De modo que la visión de los sin techo ni ley, sin pantalla por medio, en la vida real, ya incomoda al común del paisanaje en las calles de cualquier ciudad. Es más, así, repentinamente, plantean todo un problema ético a quien se encuentra con ellos en la vía pública: aunque suele ser consciente de estar obrando mal, prefiere cruzar a la otra acera sin mirarlos. Pesa más el miedo que le inspiran, el hedor que emana de ellos o, sencillamente, las incomodidades que sus desvaríos les puedan provocar. Y no son sólo aquellos angustiados porque estos infelices les pidan dinero, o se lo roben sin más.
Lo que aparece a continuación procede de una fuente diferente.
`config.mk`:
```
export PLATFORM = sky130hd
export DESIGN_NAME = fetch_unit
export DESIGN_NICKNAME = d
export VERILOG_FILES = /design/src/rtl/fetch_unit_pkg.sv /design/src/rtl/fetch_fifo.sv /design/src/rtl/fetch_unit.sv
export SDC_FILE = /design/constraint.sdc
export NUM_CORES = 1
export LEC_CHECK = 0
export CORE_UTILIZATION = 30
export DETAILED_ROUTE_END_ITERATION = 6
export PLACE_DENSITY = 0.61
export SLEW_MARGIN = 25
export SYNTH_ARGS = -nofsm -noshare
export SYNTH_HDL_FRONTEND = slang
export SYNTH_SLANG_ARGS = --single-unit
```
`constraint.sdc`:
```
create_clock -name clk -period 3.3 [get_ports clk]
set_input_delay 0.33 -clock clk [delete_from_list [all_inputs] [get_ports clk]]
set_output_delay 0.33 -clock clk [all_outputs]
set_load 0.02 [all_outputs]
```
`src/rtl/fetch_unit_pkg.sv`:
```
// rtl/fetch_unit_pkg.sv - default widths, depth and reset PC for the fetch stage
package fetch_unit_pkg;

    localparam int DEFAULT_INSTRUCTION_WIDTH = 24;
    localparam int DEFAULT_PC_WIDTH          = 12;
    localparam int DEFAULT_FIFO_DEPTH        = 2;
    localparam int DEFAULT_RESET_PC          = 0;

    // Bits needed to hold a count from 0 up to and including depth.
    function automatic int count_width(input int depth);
        return $clog2(depth + 1);
    endfunction

endpackage

```
`src/rtl/fetch_fifo.sv`:
```
// rtl/fetch_fifo.sv - small in-order shift FIFO with sync clear and registered head
module fetch_fifo
    import fetch_unit_pkg::*;
#(
    parameter int WIDTH = 8,
    parameter int DEPTH = 2,
    localparam int CW = count_width(DEPTH)
) (
    input  logic             clk,
    input  logic             reset,
    input  logic             clear_i,
    input  logic             push_i,
    input  logic [WIDTH-1:0] push_data_i,
    input  logic             pop_i,
    output logic [CW-1:0]    count_o,
    output logic             head_valid_o,
    output logic [WIDTH-1:0] head_data_o
);

    logic [WIDTH-1:0] mem_q [DEPTH];
    logic [WIDTH-1:0] mem_d [DEPTH];
    logic [CW-1:0]    count_q, count_d;
    logic [CW-1:0]    wr_idx;
    logic             do_pop, do_push;

    assign do_pop  = pop_i && (count_q != '0);
    assign do_push = push_i && (do_pop || (int'(count_q) < DEPTH));
    assign wr_idx  = do_pop ? count_q - CW'(1) : count_q;

    // Entry 0 is always the head, so the head outputs come straight from flops.
    always_comb begin
        mem_d   = mem_q;
        count_d = count_q;
        if (clear_i) begin
            count_d = '0;
            for (int i = 0; i < DEPTH; i++) mem_d[i] = '0;
        end else begin
            if (do_pop) begin
                for (int i = 0; i < DEPTH - 1; i++) mem_d[i] = mem_q[i + 1];
                count_d = count_q - CW'(1);
            end
            if (do_push) begin
                for (int i = 0; i < DEPTH; i++) begin
                    if (wr_idx == CW'(i)) mem_d[i] = push_data_i;
                end
                count_d = count_d + CW'(1);
            end
        end
    end

    always_ff @(posedge clk) begin
        if (reset) begin
            count_q <= '0;
            for (int i = 0; i < DEPTH; i++) mem_q[i] <= '0;
        end else begin
            count_q <= count_d;
            mem_q   <= mem_d;
        end
    end

    assign count_o      = count_q;
    assign head_valid_o = (count_q != '0);
    assign head_data_o  = mem_q[0];

endmodule

```
`src/rtl/fetch_unit.sv`:
```
// rtl/fetch_unit.sv - PC, credit-limited imem requests and flushable instruction buffer
module fetch_unit
    import fetch_unit_pkg::*;
#(
    parameter int INSTRUCTION_WIDTH = DEFAULT_INSTRUCTION_WIDTH,
    parameter int PC_WIDTH          = DEFAULT_PC_WIDTH,
    parameter int FIFO_DEPTH        = DEFAULT_FIFO_DEPTH,
    parameter logic [PC_WIDTH-1:0] RESET_PC = PC_WIDTH'(DEFAULT_RESET_PC)
) (
    input  logic                         clk,
    input  logic                         reset,
    output logic                         imem_req_valid,
    input  logic                         imem_req_ready,
    output logic [PC_WIDTH-1:0]          imem_req_addr,
    input  logic                         imem_resp_valid,
    input  logic [INSTRUCTION_WIDTH-1:0] imem_resp_data,
    output logic                         inst_valid,
    input  logic                         inst_ready,
    output logic [INSTRUCTION_WIDTH-1:0] inst_data,
    output logic [PC_WIDTH-1:0]          inst_pc,
    input  logic                         redirect_valid,
    input  logic [PC_WIDTH-1:0]          redirect_pc
);

    localparam int CW = count_width(FIFO_DEPTH);
    localparam int SW = CW + 2;
    localparam int EW = INSTRUCTION_WIDTH + PC_WIDTH;

    logic [PC_WIDTH-1:0] pc_q, pc_d;
    logic [CW-1:0]       outstanding_q, outstanding_d;
    logic [CW-1:0]       discard_q, discard_d;
    logic [CW-1:0]       occupancy, tag_count;
    logic [SW-1:0]       committed;
    logic                req_fire, resp_owed, resp_live, inst_push, inst_pop;
    logic                tag_valid;
    logic [PC_WIDTH-1:0] tag_pc;
    logic [EW-1:0]       inst_entry;

    // Every slot already promised (buffered, in flight, or owed from a flushed path)
    // counts against the buffer, so a returning word always has room.
    assign committed      = SW'(occupancy) + SW'(outstanding_q) + SW'(discard_q);
    assign imem_req_valid = !reset && !redirect_valid && (committed < SW'(FIFO_DEPTH));
    assign imem_req_addr  = pc_q;
    assign req_fire       = imem_req_valid && imem_req_ready;
    assign resp_owed      = imem_resp_valid && (discard_q != '0);
    assign resp_live      = imem_resp_valid && (discard_q == '0);
    assign inst_push      = resp_live && !redirect_valid;
    assign inst_pop       = inst_valid && inst_ready;
    assign inst_data      = inst_entry[EW-1:PC_WIDTH];
    assign inst_pc        = inst_entry[PC_WIDTH-1:0];

    fetch_fifo #(.WIDTH(PC_WIDTH), .DEPTH(FIFO_DEPTH)) u_tag_fifo (
        .clk          (clk),
        .reset        (reset),
        .clear_i      (redirect_valid),
        .push_i       (req_fire),
        .push_data_i  (pc_q),
        .pop_i        (resp_live),
        .count_o      (tag_count),
        .head_valid_o (tag_valid),
        .head_data_o  (tag_pc)
    );

    fetch_fifo #(.WIDTH(EW), .DEPTH(FIFO_DEPTH)) u_inst_fifo (
        .clk          (clk),
        .reset        (reset),
        .clear_i      (redirect_valid),
        .push_i       (inst_push),
        .push_data_i  ({imem_resp_data, tag_pc}),
        .pop_i        (inst_pop),
        .count_o      (occupancy),
        .head_valid_o (inst_valid),
        .head_data_o  (inst_entry)
    );

    always_comb begin
        pc_d = pc_q;
        if (redirect_valid)
            pc_d = redirect_pc;
        else if (req_fire)
            pc_d = pc_q + PC_WIDTH'(1);
    end

    // On a flush, everything still owed by memory (including any word arriving this
    // very cycle) is reclassified as owed-to-discard.
    always_comb begin
        outstanding_d = outstanding_q;
        discard_d     = discard_q;
        if (redirect_valid) begin
            outstanding_d = '0;
            discard_d     = discard_q + outstanding_q + CW'(req_fire) - CW'(imem_resp_valid);
        end else begin
            outstanding_d = outstanding_q + CW'(req_fire) - CW'(resp_live);
            discard_d     = discard_q - CW'(resp_owed);
        end
    end

    always_ff @(posedge clk) begin
        if (reset) begin
            pc_q          <= RESET_PC;
            outstanding_q <= '0;
            discard_q     <= '0;
        end else begin
            pc_q          <= pc_d;
            outstanding_q <= outstanding_d;
            discard_q     <= discard_d;
        end
    end

`ifndef SYNTHESIS
    a_credit: assert property (@(posedge clk) disable iff (reset)
        committed <= SW'(FIFO_DEPTH))
        else $error("fetch_unit: committed slots exceed buffer depth");
    a_resp_owed: assert property (@(posedge clk) disable iff (reset)
        imem_resp_valid |-> (outstanding_q != '0 || discard_q != '0))
        else $error("fetch_unit: response with nothing outstanding");
    a_tags: assert property (@(posedge clk) disable iff (reset)
        (tag_count == outstanding_q) && (!resp_live || tag_valid))
        else $error("fetch_unit: request tag queue out of step");
`endif

endmodule

```
==> reports/metrics.cfg <==
[timing]
min_period_over_period_pct=93.1
timing.fmax_mhz=326
slew_headroom_pct=44.9
tightest_slew_ns=0.826
tns_ns=0
rsz0062_at_grt=no
setup_viol=0
hold_viol_final=0
period_needed_ns=3.07
skew_ns=0.00808
slew_violations=0

[clocking]
clkLatencyLatePin_ns=0.41
clk_path_buf_depth=2
htreeDepth=4
cts.sinks=116
numCtsBuffers=17
cts_resized=0
cts-hold-fix-buffers=0
cts-root-buf=clkbuf_16
post_cts_buffers=0
clk_pin_slew_ns=0.05
cts_tree=done

[finish]
design_area_mm2=0.00698
insertedDiodeCount=0
syn_to_final_growth_pct=25.0
fin_cells=937
fin_util_pct=38.6
nets=753
drive_above_1_share_pct=10.3

[power_and_ir_drop]
vdd_drop_max_mv=0.319
power_w=0.00390
p_leak_nw=2.52
powerDensity_mw_per_mm2=558

[setup_path]
crit_path_max_fanout=6
crit_type=reg2out
critPathLaunchType=flop
cp.arrival_ns=2.74
required_ns=2.97
worstSetupEndpointType=primary output

[synthesis]
ys_ff_latch=116
ys_warn_count=0
ys_top_cells_by_area=dfxtp_1 42%, nand2_1 10%, a311oi_1 5.8%
ys.flop_type=dfxtp_1
async_flop_share_pct=0
synth_top_area_share_pct=41.6
yosysTopAreaCell=dfxtp_1
avgSynthCellArea_um2=8.56
syn_nets=711
syn_inst=653
ys_seq_area_share_pct=41.6
ys_types=59
netlist_area_mm2=0.00559
synth_edf_count=0

[flow_run]
maxCapViolations=0

[die]
die_w_um=138
core_mm2=0.0181
num_rows=49
die_h_um=138
initial_core_util_pct=30.9
io-pin-count=92
die_area_mm2=0.0192

[worst_hold_path]
hold_path.class=reg2reg

[route]
num_vias=4506
viasPerCell=4.81
routedWlPerCell_um=14.0
routed_wl_mm=13.1
drt_drc_violations_left=18
drtAntennaViolNets=0
drt_iter0_drc=272
drtPass1Iterations=7

[grt]
grt_max_degree=72
overflow=0
grt.total_usage_pct=14.2
antenna_found_initial=0
grt_pass1_vias=4229
grt_pass1_wl_mm=21.7

[place]
portBuffers=91
dp_hpwl_mm=8.66
place_area_mm2=0.00640
post-place-cells=904
gp_congestion=0.764

[outcome]
status=complete, but fails checks
violations=design-rule violations

==> cell usage in the layout (no fill, tap or decap), types with 14 or more instances in the layout <==
master / n
ha_1: 14
clkbuf_16: 17
mux2i_1: 24
a311oi_1: 37
nand2_1: 156
dfxtp_1: 116
nor2_1: 67
a21oi_1: 44
clkdlybuf4s50_1: 91
inv_1: 16
==> path summary, 6_finish.rpt <==
kind,start,end,slack (ns),depth (start not counted)
setup / recovery,u_inst_fifo.count_o[1],imem_req_valid,0.23,6
hold / removal,u_inst_fifo.mem_q[10],u_inst_fifo.mem_q[10],0.45,2
setup reg to reg,u_inst_fifo.count_o[1],discard_q[1],0.36,11
hold reg to reg,u_inst_fifo.mem_q[10],u_inst_fifo.mem_q[10],0.45,2
==> flip-flops by register name, indices dropped and copies added, names as in the netlist <==
name                     flops
u_tag_fifo.head_data_o      12
outstanding_q                2
u_inst_fifo.mem_q           36
u_inst_fifo.count_o          2
imem_req_addr               12
u_inst_fifo.head_data_o     36
discard_q                    2
u_tag_fifo.mem_q            12
u_tag_fifo.count_o           2
==> critical path, stage by stage (launching register included) <==
cell	delay [ns]
dfxtp_1	0.32
inv_1	0.14
fa_1	0.51
inv_1	0.04
ha_1	0.33
nor4b_2	0.32
clkdlybuf4s50_1	0.67
==> cell type report <==
class | instances | area (um^2)
repair buffers | 105 | 1040
inverters | 17 | 63.8
well taps | 229 | 287
multi-input cells | 438 | 2730
clock inverters | 10 | 82.6
clock buffers | 22 | 464
flip-flops and latches | 116 | 2320
fillers | 1835 | 11100
==> synth_stat cells (2+ instances only) <==
cell	number
buf_4	38
ha_1	14
nor3_1	4
buf_2	14
and4_1	2
and2_1	2
a211oi_2	12
o211ai_1	2
dfxtp_1	116
and3_1	2
buf_1	3
mux2_2	4
fa_1	2
o311ai_0	2
a211oi_1	3
clkbuf_1	21
o21a_1	2
buf_6	5
a311oi_1	37
or3_1	3
xor2_1	3
nor2_1	67
mux2i_1	24
o2111ai_4	2
nand4_1	2
o2111ai_2	2
a31oi_1	5
xnor2_1	5
a21oi_1	44
nand3_1	7
inv_1	16
o21ai_0	6
nand2_1	156
==> stage by stage <==
step | hold WS (ns) | setup slack [ns]
after floorplan | 0.437 | 0.436
after global placement | 0.442 | 0.422
after detailed placement | 0.447 | 0.348
after CTS | 0.454 | 0.0326
after global routing | 0.466 | 0.0962
final | 0.453 | 0.229
==> metal layers <==
layer  track usage, %  wire (um)
met5                0          0
met4             4.97        163
met3             4.19        647
met2             21.9       5920
met1             18.9       6400
==> power by group <==
group	total [W]	internal, W	switching [W]
sequential	0.00152	0.00146	0.0000577
clock	0.00169	0.00106	0.000629
combinational	0.000687	0.000287	0.000401
==> logic make-up after synthesis <==
logic type | count (synthesis) | synth area share [%]
compound gates | 125 | 17.4
mux | 28 | 5.11
fa+ha+maj | 16 | 3.85
flops | 116 | 41.6
buf+inv | 99 | 10.4
xor+xnor | 8 | 1.25
simple gates | 261 | 20.4
(Power assumes the default switching activity.)
==> edit 1, RTL diff (same settings) <==
Change the package constant `DEFAULT_FIFO_DEPTH` from 2 to 1.
--- a/src/rtl/fetch_unit_pkg.sv
+++ b/src/rtl/fetch_unit_pkg.sv
@@ -3,7 +3,7 @@
 
     localparam int DEFAULT_INSTRUCTION_WIDTH = 24;
     localparam int DEFAULT_PC_WIDTH          = 12;
-    localparam int DEFAULT_FIFO_DEPTH        = 2;
+    localparam int DEFAULT_FIFO_DEPTH        = 1;
     localparam int DEFAULT_RESET_PC          = 0;
 
     // Bits needed to hold a count from 0 up to and including depth.
Behaviour: not the same (a bounded check fails within 4 cycles, from zero or initial values and one cycle with reset high).
==> edit 1 against the original RTL <==
  * Register-to-register slack better by 0.40 ns
  * Worst setup slack better by 0.53 ns
  * First-iteration DRC count is 83% lower
  * Synthesized area is 52% lower
  * Combinational power is 58% lower
  * Power is 55% lower
  * Cell area is 44% lower
  * Sequential cell count is 52 lower
  * Global-route usage is 0.39 points higher
  * Worst hold slack better by 0.041 ns
  * Die area is 52% lower
  * Wire length is 52% lower
  * Utilization is 7.7 points higher
  * Maximum frequency is 21% higher
  * Critical endpoint is now u_tag_fifo.head_data_o[4]
  * Highest routed layer unchanged
==> edit 1: results (changes against the original RTL) <==
Vias/cell 4.504 (was 4.809); status finished clean (was finished, violations left); Pleak 1.408 nW (was 2.522 nW); Switching Share 0.2526 (was 0.2788); GRT Util Overall 0.1462 (was 0.1423); Pre-antenna DRT Iters 4 (was 7); Worst Path Buf+Inv 1 (was 3); CP delay by family, top adder cells (was buffers and inverters); H-tree levels 3 (was 4); Worst Path Max Fanout 12 (was 6); Worst-Margin Slew 0.7660 ns (was 0.8262 ns); fin nets 405 (was 753); CTS buffer count 9 (was 17); First DRT Iteration DRCs 46 (was 272); VDD IR max 0.2475 mV (was 0.3188 mV); CTS root buf clkbuf_8 (was clkbuf_16); Slowest cell on crit path ha_1 (was clkdlybuf4s50_1); clk_lat worst skew 0.33 ns (was 0.41 ns); Area contributors post-synth dfxtp_1 (48%), mux2i_1 (20%), nor2_1 (7.9%), xnor2_1 (4.0%), ha_1 (2.4%) (was dfxtp_1 (42%), nand2_1 (10%), a311oi_1 (5.8%), buf_4 (5.1%), nor2_1 (4.5%)); Cell variety after synth 36 (was 59); clk slew on worst S/H paths 0.07 ns (was 0.05 ns); mean area per synthesized cell 10.06 µm² (was 8.555 µm²); number of global-route vias before repair 2069 (was 4229); register area share after synthesis 0.4823 (was 0.4157); fraction of layout cells with a size suffix above 1 0.08587 (was 0.1031); HPWL Detailed 4.399 mm (was 8.662 mm)
[edit 1: cell count changes in the layout (fill, tap and decap cells not counted), moves of 7 or more]
cell	unedited run	this run
a211oi_2	12	0
a21oi_1	44	8
a311oi_1	37	0
buf_4	13	5
clkbuf_16	17	0
clkbuf_8	2	10
dfxtp_1	116	64
ha_1	14	4
mux2i_1	24	52
nand2_1	156	3
nor2_1	67	56
xnor2_1	5	12
[edit 1: worst paths after layout]
| check | from | to | slack (ns) |
|---|---|---|---|
| worst max register to register | outstanding_q | u_tag_fifo.head_data_o[4] | 0.76 |
| worst max-delay path | outstanding_q | u_tag_fifo.head_data_o[4] | 0.76 |
| worst min-delay path | u_inst_fifo.head_data_o[35] | u_inst_fifo.head_data_o[35] | 0.49 |
| worst min register to register | u_inst_fifo.head_data_o[35] | u_inst_fifo.head_data_o[35] | 0.49 |
[edit 1: worst register-to-register path, stage by stage, from the launching register on]
cell and delay (ns):
dfxtp_1 0.40, fa_1 0.50, nor3b_2 0.21, buf_4 0.18, and3_1 0.16, ha_1 0.65, mux2i_1 0.27, nor2_1 0.06
[edit 1: per-stage QoR]
stage	worst slack, ns	instance area, µm²	power (mW)	util	instances
global placement	0.7476	3692	1.133	0.4405	451
detailed placement	0.7555	3692	1.134	0.4405	451
floorplan	0.7012	2656	1.003	-	264
finish	0.7598	3879	1.762	0.4628	466
global route	0.5640	3879	1.858	0.4628	466
CTS	0.7519	3879	1.794	0.4628	466
[edit 1: area by class of cell]
type | count | area [µm²] | area share
clock buffer | 11 | 141.4 | 0.03645
clock inverter | 4 | 45.04 | 0.01161
inverter | 11 | 41.29 | 0.01065
multi-input combinational | 174 | 1270 | 0.3274
sequential | 64 | 1281 | 0.3303
tap | 105 | 131.4 | 0.03387
timing repair buffer | 97 | 968.4 | 0.2497
[edit 1: logic make-up (layout without fill, tap and decap cells)]
group	Yosys count	in the layout	synth area share
muxes	53	53	0.2002
AOI/OAI and AO/OA	19	19	0.04475
buffers and inverters	26	123	0.04051
DFF	64	64	0.4823
and+or+nand+nor	83	83	0.1583
adders and majority gates	6	6	0.03109
xor gates and xnor gates	13	13	0.04286
[edit 1: power groups by stage]
stage          clock, mW  combinational (mW)  sequential (mW)
2_1_floorplan          0               0.144            0.859
3_3_place_gp           0               0.288            0.845
3_5_place_dp           0               0.289            0.845
4_1_cts            0.674               0.292            0.828
5_1_grt            0.713               0.314            0.831
6_report           0.647               0.289            0.827
[edit 1: per-layer routing]
| metal | vias up | share of wire | global-route usage |
|---|---|---|---|
| met3 | 5 | 0.098 | 0.06477 |
| li1 | 1066 | - | - |
| met1 | 952 | 0.45 | 0.1763 |
| met2 | 76 | 0.44 | 0.2364 |
| met4 | 0 | 0.0098 | 0.03731 |
| met5 | - | 0 | 0 |
==> edit 2, RTL diff (config.mk and constraints unchanged) <==
Made on the original files. Take the reset off `outstanding_q` and load it in a clocked block of its own.
--- a/src/rtl/fetch_unit.sv
+++ b/src/rtl/fetch_unit.sv
@@ -98,13 +98,15 @@
     always_ff @(posedge clk) begin
         if (reset) begin
             pc_q          <= RESET_PC;
-            outstanding_q <= '0;
             discard_q     <= '0;
         end else begin
             pc_q          <= pc_d;
-            outstanding_q <= outstanding_d;
             discard_q     <= discard_d;
         end
+    end
+
+    always_ff @(posedge clk) begin
+        outstanding_q <= outstanding_d;
     end
 
 `ifndef SYNTHESIS
Formal check against the unedited RTL: not equivalent (a bounded check fails within 4 cycles, from zero or initial values and one cycle with reset high).
==> edit 2 against the original RTL <==
  * Synthesized area is essentially flat
  * Worst setup slack gained 0.0092 ns
  * Power grew 21%
  * Worst hold slack lost 0.00073 ns
  * Global-route usage shrank 0.33 points
  * Synthesized cell count is the same
  * Sequential cell count is the same
  * Non-clock buffer count is the same
  * Die area is essentially flat
  * Via count shrank 0.36%
  * Wire length shrank 1.3%
  * The run still ends with design-rule violations left
  * Cell area grew 1.6%
  * Highest routed layer unchanged
==> edit 2: results (changes against the original RTL) <==
Cell variety after synth 60 (was 59); R2R Setup Slk 0.44 ns (was 0.36 ns); XOR/XNOR Fraction of Synth Area 0.01255 (was 0.01254); Adder-Cell Fraction of Synth Area 0.03855 (was 0.03852); multiplexer share of the synthesized area 0.05110 (was 0.05106); routed length per instance 13.84 µm (was 14.02 µm); metal1 wirelength 6.596 mm (was 6.403 mm); critical path data arrival time 2.73 ns (was 2.74 ns); GRT Util Overall 0.1390 (was 0.1423); Pint 3.345 mW (was 2.812 mW); M3 GR Usage 0.03637 (was 0.04191); Worst Path Max Fanout 6 (unchanged); Synth Area in Compound Gates 0.1753 (was 0.1745); status finished, violations left (unchanged); dpl cell area 6414 µm² (was 6404 µm²); Vias/cell 4.792 (was 4.809); # port buffers 91 (unchanged); global-route wire length before repair 21.23 mm (was 21.70 mm); Pleak 2.576 nW (was 2.522 nW); failing checks design-rule violations (unchanged); Placement Setup Slack 0.4085 ns (was 0.3483 ns); met3 WL post-DR 579 µm (was 647 µm); Worst slew margin 0.4527 (was 0.4492); met2 usage 0.2076 (was 0.2188); First DRT Iteration DRCs 240 (was 272); fraction of registers with async set/reset 0 (unchanged); DRC Markers 16 (was 18); register area share after synthesis 0.4160 (was 0.4157); hold path start u_inst_fifo.mem_q[26] (was u_inst_fifo.mem_q[10]); hold worst-path end u_inst_fifo.mem_q[26] (was u_inst_fifo.mem_q[10]); number of global-route vias before repair 4110 (was 4229); WHS 0.4518 ns (was 0.4525 ns); largest net degree at the start of global routing 73 (was 72); Pre-antenna DRT Iters 7 (unchanged); via count 4490 (was 4506); Area contributors post-synth dfxtp_1 (42%), nand2_1 (10%), a311oi_1 (5.8%), buf_4 (5.2%), nor2_1 (4.5%) (was dfxtp_1 (42%), nand2_1 (10%), a311oi_1 (5.8%), buf_4 (5.1%), nor2_1 (4.5%)); Worst R2R Path Depth 11 (unchanged); FILL cells 1820 (was 1835); met1 Use GR 0.1899 (was 0.1889); mean area per synthesized cell 8.550 µm² (was 8.555 µm²); Worst Skew 0.008516 ns (was 0.008077 ns); final worst slack 0.2380 ns (was 0.2288 ns); CP Capture Point imem_req_valid (unchanged); met2 routed WL 5.665 mm (was 5.919 mm); VDD IR max 0.3468 mV (was 0.3188 mV); fraction of layout cells with a size suffix above 1 0.1031 (unchanged); routability cong. 0.8097 (was 0.7644); top cells by count, synth nand2_1 (156), dfxtp_1 (116), nor2_1 (67) (unchanged); HPWL Detailed 8.303 mm (was 8.662 mm)
==> edit 2: changes by cell type after synthesis, sizes merged <==
cell,delta
and4bb,+1
nor4bb,-1
buf,-8
and2,-1
nor2b,+1
clkbuf,+8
Incluso las célebres mayorías sociales, cuando van de uno en uno, por la calle, se olvidan de esa bondad infinita de los pobres y evitan cruzarse en las aceras con indigentes. En fin, que tiene tela hacer una película protagonizada por gente así.
A mi juicio, Léos Carax, especialmente el Léos Carax de Los amantes del Pont-Neuf (1991), es uno de los pocos realizadores que han entrado de lleno en el meollo de la cuestión. Diré más: retratando ese submundo de los sin techo, cuya sola visión repele a la mayoría de las miradas, tanto o más que el plano de la cuchilla rasgando un ojo en Un perro andaluz (1929), de don Luis Buñuel, contó una verdadera historia de amor. Su rodaje fue todo lo azaroso que cabía esperar en una producción de sus características. Primero, Denis Lavant, su protagonista, se rompió un pulgar durante la filmación y ésta se vio limitada a los planos estáticos —los que menos— durante todo un mes. Después se vino abajo el decorado del Pont-Neuf. El original, aunque conocido como el Puente Nuevo, paradójicamente es el más antiguo de París y los responsables municipales impidieron a Carax emplazar su cámara en él. Total, que la filmación acarreó la ruina de tres productores. Pudo llevarse a buen fin por una suscripción de cinéfilos y cineastas que llegó a contar con el apoyo de Jack Lange, en aquellos días ministro de cultura francés. Gracias a sus elogios del cine anterior de Carax, Christian Fechner —uno de los productores más comerciales del cine galo de entonces— corrió con la financiación final del filme.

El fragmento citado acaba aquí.